ING wore a difficult year with 2H22 earnings down 68%. FY22 underlying EBITDA fell 15% to $380.8 million as residual COVID-19 impacts were meaningful and feed and fuel costs were up significantly. Against all this, poultry volumes increased 4.2% helping group revenue to lift by 1.7% to just over $2.7 billion. Those higher feed costs and operating costs are likely to hang about in 1H23f so we are expecting 1H23f earnings to fall. There is a chance that net debt to EBITDA rises above 2.0x so the interim dividend is under threat.
Australian revenue increased 1.7% assisted by a 5.2% increase in poultry volume offset by a 3.5% price decline from the mix shift to wholesale. The wholesale shift was partly due to COVID-19 playing havoc with labour supply in the company’s processing operations that necessitated a simpler range of products.
Investment view
It could be said that all ING’s chickens came home to roost over the last two years. The impacts on operations from COVID-19 restrictions, floods, supply chain issues, and labour shortages combined to pluck ING’s earnings and crunch margins. ING’s price per kg and gross margin in Australia fell by 3% and 309bp in FY22. The price per kg in New Zealand went up by 5% but COGS rose even faster to skewer gross margin by -393bp. ING said pricing in June had recovered significantly to be up ~2% compared to a year ago. The bigger challenge is how to combat the higher COGS – higher feed, wages, fuel and energy costs are not going away this year.

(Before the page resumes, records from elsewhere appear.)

File: src/rtl/fetch_sequencer_pkg.sv
// Shared types for the instruction-fetch path: fetch states, buffered
// fetch entries and the word-alignment helper.
package fetch_sequencer_pkg;

   typedef logic [31:0] UWord;

   typedef enum logic [1:0] {
      FETCH      = 2'd0,
      HALT_DRAIN = 2'd1,
      HALTED     = 2'd2
   } FetchState;

   typedef struct packed {
      UWord instr;
      UWord pc;
   } FetchEntry;

   // Canonical ADDI x0,x0,0; upstream stages insert it when they squash slots.
   localparam UWord NOP = 32'h0000_0013;

   function automatic UWord align_word(input UWord addr);
      return addr & ~32'h0000_0003;
   endfunction

endpackage

File: src/rtl/fetch_sequencer_if.sv
// Fetch-side bus bundle: instruction-memory request/response channel plus
// the valid/ready instruction stream towards decode.
interface fetch_sequencer_if;
   import fetch_sequencer_pkg::*;

   logic imem_req;
   UWord imem_addr;
   logic imem_gnt;
   logic imem_rvalid;
   UWord imem_rdata;

   logic if_valid;
   UWord if_instr;
   UWord if_pc;
   logic id_ready;

   modport master (
      output imem_req,
      output imem_addr,
      input  imem_gnt,
      input  imem_rvalid,
      input  imem_rdata,
      output if_valid,
      output if_instr,
      output if_pc,
      input  id_ready
   );

   modport slave (
      input  imem_req,
      input  imem_addr,
      output imem_gnt,
      output imem_rvalid,
      output imem_rdata,
      input  if_valid,
      input  if_instr,
      input  if_pc,
      output id_ready
   );

endinterface

File: src/rtl/fetch_sequencer_fifo.sv
// Small FIFO of {instr, pc} entries with a combinational head; a flush
// empties it and wins over a push in the same cycle.
module fetch_fifo
   import fetch_sequencer_pkg::*;
#(
   parameter int DEPTH = 4
) (
   input  logic                   clk,
   input  logic                   reset_n,
   input  logic                   push,
   input  FetchEntry              push_data,
   input  logic                   pop,
   input  logic                   flush,
   output FetchEntry              head,
   output logic [$clog2(DEPTH):0] count,
   output logic                   full,
   output logic                   empty
);

   localparam int PTR_W = $clog2(DEPTH);
   localparam int CNT_W = PTR_W + 1;

   FetchEntry        mem_reg [DEPTH];
   logic [PTR_W-1:0] wr_ptr_reg;
   logic [PTR_W-1:0] rd_ptr_reg;
   logic [CNT_W-1:0] count_reg;
   logic             do_push;
   logic             do_pop;

   assign empty   = (count_reg == '0);
   assign full    = (count_reg == CNT_W'(DEPTH));
   assign do_pop  = pop && !empty;
   assign do_push = push && !full;
   assign head    = mem_reg[rd_ptr_reg];
   assign count   = count_reg;

   always_ff @(posedge clk or negedge reset_n) begin
      if (!reset_n) begin
         wr_ptr_reg <= '0;
         rd_ptr_reg <= '0;
         count_reg  <= '0;
      end else if (flush) begin
         wr_ptr_reg <= '0;
         rd_ptr_reg <= '0;
         count_reg  <= '0;
      end else begin
         if (do_push) wr_ptr_reg <= wr_ptr_reg + PTR_W'(1);
         if (do_pop)  rd_ptr_reg <= rd_ptr_reg + PTR_W'(1);
         count_reg <= count_reg + CNT_W'(do_push) - CNT_W'(do_pop);
      end
   end

   // Storage needs no reset: a slot is only visible after it has been written.
   always_ff @(posedge clk) begin
      if (do_push && !flush) mem_reg[wr_ptr_reg] <= push_data;
   end

endmodule
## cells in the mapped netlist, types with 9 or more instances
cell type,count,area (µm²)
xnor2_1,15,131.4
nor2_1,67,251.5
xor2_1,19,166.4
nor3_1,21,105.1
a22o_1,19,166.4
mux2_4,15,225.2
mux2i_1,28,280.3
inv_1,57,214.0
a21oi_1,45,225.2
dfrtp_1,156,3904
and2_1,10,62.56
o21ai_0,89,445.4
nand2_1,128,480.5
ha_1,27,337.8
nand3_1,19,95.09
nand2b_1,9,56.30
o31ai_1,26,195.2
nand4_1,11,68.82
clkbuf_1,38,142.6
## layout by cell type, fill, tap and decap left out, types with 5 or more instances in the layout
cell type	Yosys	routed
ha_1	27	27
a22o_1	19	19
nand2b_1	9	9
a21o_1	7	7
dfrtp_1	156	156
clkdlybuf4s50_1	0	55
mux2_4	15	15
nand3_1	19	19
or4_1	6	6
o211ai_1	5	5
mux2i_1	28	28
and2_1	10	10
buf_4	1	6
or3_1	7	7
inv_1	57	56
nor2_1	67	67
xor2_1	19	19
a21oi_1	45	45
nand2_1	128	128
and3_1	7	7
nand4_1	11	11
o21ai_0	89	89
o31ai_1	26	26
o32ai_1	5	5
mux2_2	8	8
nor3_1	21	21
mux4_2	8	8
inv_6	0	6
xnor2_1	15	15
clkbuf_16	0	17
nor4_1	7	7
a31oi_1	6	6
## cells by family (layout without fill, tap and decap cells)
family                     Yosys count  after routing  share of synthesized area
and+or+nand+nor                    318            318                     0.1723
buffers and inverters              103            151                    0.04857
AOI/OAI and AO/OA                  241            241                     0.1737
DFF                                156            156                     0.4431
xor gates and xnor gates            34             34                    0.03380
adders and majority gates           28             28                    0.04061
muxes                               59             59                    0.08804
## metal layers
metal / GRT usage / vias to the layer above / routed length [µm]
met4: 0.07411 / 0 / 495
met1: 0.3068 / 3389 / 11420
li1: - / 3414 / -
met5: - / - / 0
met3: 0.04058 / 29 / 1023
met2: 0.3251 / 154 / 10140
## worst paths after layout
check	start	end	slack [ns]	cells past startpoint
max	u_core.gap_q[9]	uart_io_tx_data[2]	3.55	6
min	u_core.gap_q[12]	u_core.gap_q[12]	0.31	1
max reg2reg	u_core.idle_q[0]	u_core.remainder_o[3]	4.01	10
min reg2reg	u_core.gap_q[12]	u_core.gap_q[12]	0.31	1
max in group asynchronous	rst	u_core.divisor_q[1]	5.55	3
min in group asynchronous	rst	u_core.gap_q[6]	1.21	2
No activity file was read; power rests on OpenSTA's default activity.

ING’s feed costs alone could rise 20% in FY23f as both wheat and soymeal prices are at ten-year highs. This could take a $120 million bite out of FY23f earnings and requires a 4% price rise to neutralise the impact.
Debt levels have now also become an issue of importance, loitering at the top end of the company’s preferred gearing range. The interim dividend could be a casualty in order to keep gearing levels within desired boundaries.
Many of the most acute problems have now passed, but it is not safe for ING to cross the road, figuratively speaking. Margins can realistically recover to 7% but anything more would require new product development and further production efficiencies.
ING’s share price is down 23% since the beginning of the year and while there is reason to believe it can recover, it may not be in FY23f.
Risks to investment view
Feed cost changes of 10% would impact EPS by about 10%. Chicken production typically takes 10-12 weeks so changes to future demand take time to adjust to. The industry is experiencing annual volume growth of about 4% requiring periodic amounts of capex to increase capacity.
Recommendation
We have retained our Hold recommendation.